Objective: To analyze the genetic sequence(s) of transforming growth factor-beta receptor type I (TGFβ-RJ) serine/threonine kinase domain in non-neoplastic and neoplastic hepatcytes. Materials and Methods: Eight sets of hepatoma and adjacent normal liver tissues from the same patients were analyzed. The total RNAs extracted from various tissues were converted into cDNAs using oligo-d (T) primer. The genetic sequence(s) of the TGFβ-RJ serine/threonine kinase domain were determined after the PCR amplification of these cDNAs.
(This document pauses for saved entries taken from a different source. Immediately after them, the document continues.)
===== config.mk =====
export PLATFORM = sky130hd
export DESIGN_NAME = twostage_wdt
export DESIGN_NICKNAME = d
export VERILOG_FILES = /design/src/rtl/tsw_pkg.sv /design/src/rtl/tsw_cfg.sv /design/src/rtl/tsw_counter.sv /design/src/rtl/tsw_stage.sv /design/src/rtl/twostage_wdt.sv
export SDC_FILE = /design/constraint.sdc
export NUM_CORES = 1
export LEC_CHECK = 0
export BUFFER_PORTS_ARGS = -buffer_cell sky130_fd_sc_hd__buf_2
export CAP_MARGIN = 5
export CORE_MARGIN = 2
export CORE_UTILIZATION = 35
export CTS_CLUSTER_SIZE = 16
export DETAILED_ROUTE_END_ITERATION = 12
export HOLD_SLACK_MARGIN = 0.08
export PLACE_DENSITY_LB_ADDON = 0.15
export SETUP_SLACK_MARGIN = 0.5
export SLEW_MARGIN = 20
export SYNTH_ARGS = -nofsm -noshare
export SYNTH_HDL_FRONTEND = slang
export SYNTH_HIERARCHICAL = 1
export SYNTH_SLANG_ARGS = --single-unit
export TNS_END_PERCENT = 10

===== constraint.sdc =====
create_clock -name clk_i -period 3.2 [get_ports clk_i]
set_input_delay 0.16 -clock clk_i [delete_from_list [all_inputs] [get_ports clk_i]]
set_output_delay 0.16 -clock clk_i [all_outputs]
set_load 0.05 [all_outputs]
Results: (1) No sequence variation in the ALK-1 (activin receptor-like kinase) serine/threonine kinase domain was observed between hepatoma and adjacent normal liver tissues in eight pairs of samples. (2) There was no deletion or insertion in the serine/threonine kinase domains of ALK-1, ALK-2, and ALK-5 in the samples analyzed. (3) Three nucleotides in the sequence of ALK-1 serine/threonine kinase domain derived from the Mrna of liver tissues were different from those mRNAs derived from other tissues. Conclusions: Our data suggest that the variation or mutation of TGFβ-RJ type I receptors, unlike TGFβ-RJ type II receptors, is not responsible for the development of hepatoma, and that there exists a specific sequence in the serine/threonine kinase domain of ALK-1 in liver cells.